Coping with Mom Guilt: An Approach
Acknowledging the guilt is the first step towards managing it, and Meetali has found ways to cope, both on her own and with the support of her husband, Parth, who shares the responsibilities of caring for their daughter, has been a pillar of strength during this transitional period.
"Parth has been amazing," she says with a smile. "We’re in this together, and that makes a world of difference. He helps with everything—from diaper changes to late-night feedings—so I know I’m not alone in this journey."
Communication has been key for the couple.
They regularly check in with each other, discussing their feelings, concerns, and the logistics of balancing work and parenting. This open dialogue has allowed them to navigate the complexities of their new roles as parents while maintaining their partnership.
She also practices self-compassion, reminding herself that it’s okay to feel conflicted and that she’s doing the best she can. "I’ve learned to be kinder to myself," she shares. "Some days are harder than others, but I focus on the love and care I’m giving my daughter, even if I’m not with her 24/7."
Finding Balance: Quality Over Quantity
One of the ways Meetali has reconciled her dual roles is by focusing on the quality of the time she spends with her daughter, rather than the quantity.

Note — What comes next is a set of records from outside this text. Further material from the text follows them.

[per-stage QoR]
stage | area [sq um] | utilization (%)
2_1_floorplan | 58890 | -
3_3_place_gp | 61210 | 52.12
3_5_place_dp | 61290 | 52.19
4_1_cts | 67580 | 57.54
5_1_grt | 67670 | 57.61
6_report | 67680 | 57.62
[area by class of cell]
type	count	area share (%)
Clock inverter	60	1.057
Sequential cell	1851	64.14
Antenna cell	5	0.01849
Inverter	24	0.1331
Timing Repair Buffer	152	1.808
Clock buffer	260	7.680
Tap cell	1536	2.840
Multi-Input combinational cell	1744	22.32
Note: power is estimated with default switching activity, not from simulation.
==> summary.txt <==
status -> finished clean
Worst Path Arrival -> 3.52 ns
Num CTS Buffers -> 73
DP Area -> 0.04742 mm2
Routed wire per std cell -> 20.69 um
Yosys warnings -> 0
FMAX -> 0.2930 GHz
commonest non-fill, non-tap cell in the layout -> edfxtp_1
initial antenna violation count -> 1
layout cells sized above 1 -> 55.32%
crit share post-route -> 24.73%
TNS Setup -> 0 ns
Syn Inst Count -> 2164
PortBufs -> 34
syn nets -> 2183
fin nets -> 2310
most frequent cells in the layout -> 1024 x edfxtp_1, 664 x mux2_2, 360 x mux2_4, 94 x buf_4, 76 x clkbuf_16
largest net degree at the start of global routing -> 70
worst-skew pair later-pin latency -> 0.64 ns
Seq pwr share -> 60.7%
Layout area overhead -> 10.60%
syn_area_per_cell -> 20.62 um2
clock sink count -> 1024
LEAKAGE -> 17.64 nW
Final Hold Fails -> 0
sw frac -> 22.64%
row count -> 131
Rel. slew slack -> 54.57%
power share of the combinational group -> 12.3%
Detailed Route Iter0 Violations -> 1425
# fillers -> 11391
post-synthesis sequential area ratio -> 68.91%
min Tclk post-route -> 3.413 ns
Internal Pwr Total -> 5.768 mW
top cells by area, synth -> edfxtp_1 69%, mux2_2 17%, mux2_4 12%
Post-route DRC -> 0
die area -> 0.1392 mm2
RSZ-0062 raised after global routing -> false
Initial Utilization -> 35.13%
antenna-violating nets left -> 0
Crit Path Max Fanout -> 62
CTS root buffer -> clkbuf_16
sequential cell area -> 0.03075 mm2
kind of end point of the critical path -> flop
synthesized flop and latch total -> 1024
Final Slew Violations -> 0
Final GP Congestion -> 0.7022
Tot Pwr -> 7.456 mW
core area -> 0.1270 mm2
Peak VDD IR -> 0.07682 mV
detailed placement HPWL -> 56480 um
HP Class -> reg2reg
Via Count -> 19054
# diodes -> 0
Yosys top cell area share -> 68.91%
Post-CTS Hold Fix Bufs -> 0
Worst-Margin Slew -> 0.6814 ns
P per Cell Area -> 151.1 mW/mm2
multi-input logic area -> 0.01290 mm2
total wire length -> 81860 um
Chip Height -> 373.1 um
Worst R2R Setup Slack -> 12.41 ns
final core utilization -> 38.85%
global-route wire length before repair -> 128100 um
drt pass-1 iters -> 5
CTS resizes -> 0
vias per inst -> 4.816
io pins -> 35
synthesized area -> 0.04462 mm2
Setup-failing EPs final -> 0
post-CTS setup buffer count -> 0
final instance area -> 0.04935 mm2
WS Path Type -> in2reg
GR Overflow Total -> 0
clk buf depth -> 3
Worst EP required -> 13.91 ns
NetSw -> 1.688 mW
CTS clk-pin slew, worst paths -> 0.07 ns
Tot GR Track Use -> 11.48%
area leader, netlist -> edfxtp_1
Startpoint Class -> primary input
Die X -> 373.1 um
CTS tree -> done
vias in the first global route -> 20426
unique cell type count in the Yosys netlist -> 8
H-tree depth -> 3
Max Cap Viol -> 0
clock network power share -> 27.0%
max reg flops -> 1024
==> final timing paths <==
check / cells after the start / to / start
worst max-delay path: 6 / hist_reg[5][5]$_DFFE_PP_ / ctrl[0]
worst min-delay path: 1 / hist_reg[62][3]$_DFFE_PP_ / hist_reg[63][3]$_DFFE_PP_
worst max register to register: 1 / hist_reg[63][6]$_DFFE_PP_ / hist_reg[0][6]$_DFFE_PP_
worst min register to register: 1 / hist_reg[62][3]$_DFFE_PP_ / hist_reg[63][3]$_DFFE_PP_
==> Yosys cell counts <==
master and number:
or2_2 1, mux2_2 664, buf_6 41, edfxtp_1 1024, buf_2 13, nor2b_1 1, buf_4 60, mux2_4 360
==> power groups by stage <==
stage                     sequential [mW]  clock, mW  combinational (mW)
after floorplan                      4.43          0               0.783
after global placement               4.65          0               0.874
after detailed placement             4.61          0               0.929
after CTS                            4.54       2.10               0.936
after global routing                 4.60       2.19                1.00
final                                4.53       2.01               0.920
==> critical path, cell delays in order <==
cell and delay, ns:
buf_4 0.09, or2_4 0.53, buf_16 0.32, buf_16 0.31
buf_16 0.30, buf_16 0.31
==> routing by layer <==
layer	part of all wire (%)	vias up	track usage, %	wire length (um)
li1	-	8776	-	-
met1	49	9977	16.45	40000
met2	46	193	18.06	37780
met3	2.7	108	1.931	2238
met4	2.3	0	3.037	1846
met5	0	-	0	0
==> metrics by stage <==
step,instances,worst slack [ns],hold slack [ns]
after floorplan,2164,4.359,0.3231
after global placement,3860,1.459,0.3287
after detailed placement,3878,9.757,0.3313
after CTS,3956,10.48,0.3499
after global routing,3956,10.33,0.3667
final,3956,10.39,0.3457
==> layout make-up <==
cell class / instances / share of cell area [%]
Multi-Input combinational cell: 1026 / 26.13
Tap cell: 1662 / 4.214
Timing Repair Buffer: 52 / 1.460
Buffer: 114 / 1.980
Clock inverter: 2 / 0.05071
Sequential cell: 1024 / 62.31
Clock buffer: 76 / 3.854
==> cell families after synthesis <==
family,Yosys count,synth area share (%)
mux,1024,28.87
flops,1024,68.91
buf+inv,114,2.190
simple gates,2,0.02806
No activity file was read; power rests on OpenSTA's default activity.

She makes sure that when she’s with her baby, she’s fully present, engaging in activities that strengthen their bond.
"I’ve realised that it’s not about how much time I spend with her, but how I spend that time," she explains. "When I’m with her, I’m all in—whether it’s playtime, feeding, or just holding her close."
Support Systems and Self-Care
Meetali emphasises the importance of building a support system, whether it’s family, friends, or professional help, to navigate the challenges of motherhood. "Talking to other mothers who’ve been through this has been incredibly reassuring," she says. "It reminds me that I’m not alone in feeling this way."
Paving the Way Forward
As Meetali and Parth continue to navigate the early stages of parenthood, they’re finding their own rhythm, one that honours both their personal and professional commitments. While mom guilt may never fully disappear, Meetali is learning to manage it with grace and resilience, embracing the journey of motherhood on her own terms.
"I’ve accepted that it’s okay to feel guilty sometimes, but I refuse to let it define me or my relationship with my daughter," she reflects. "We’re paving our way, and I’m proud of the mother I’m becoming."
For new mothers struggling with similar feelings, Meetali’s story is a reminder that while the challenges are real, so are the solutions. With support, communication, and self-compassion, it’s possible to find a balance that works for both mother and child, allowing both to thrive.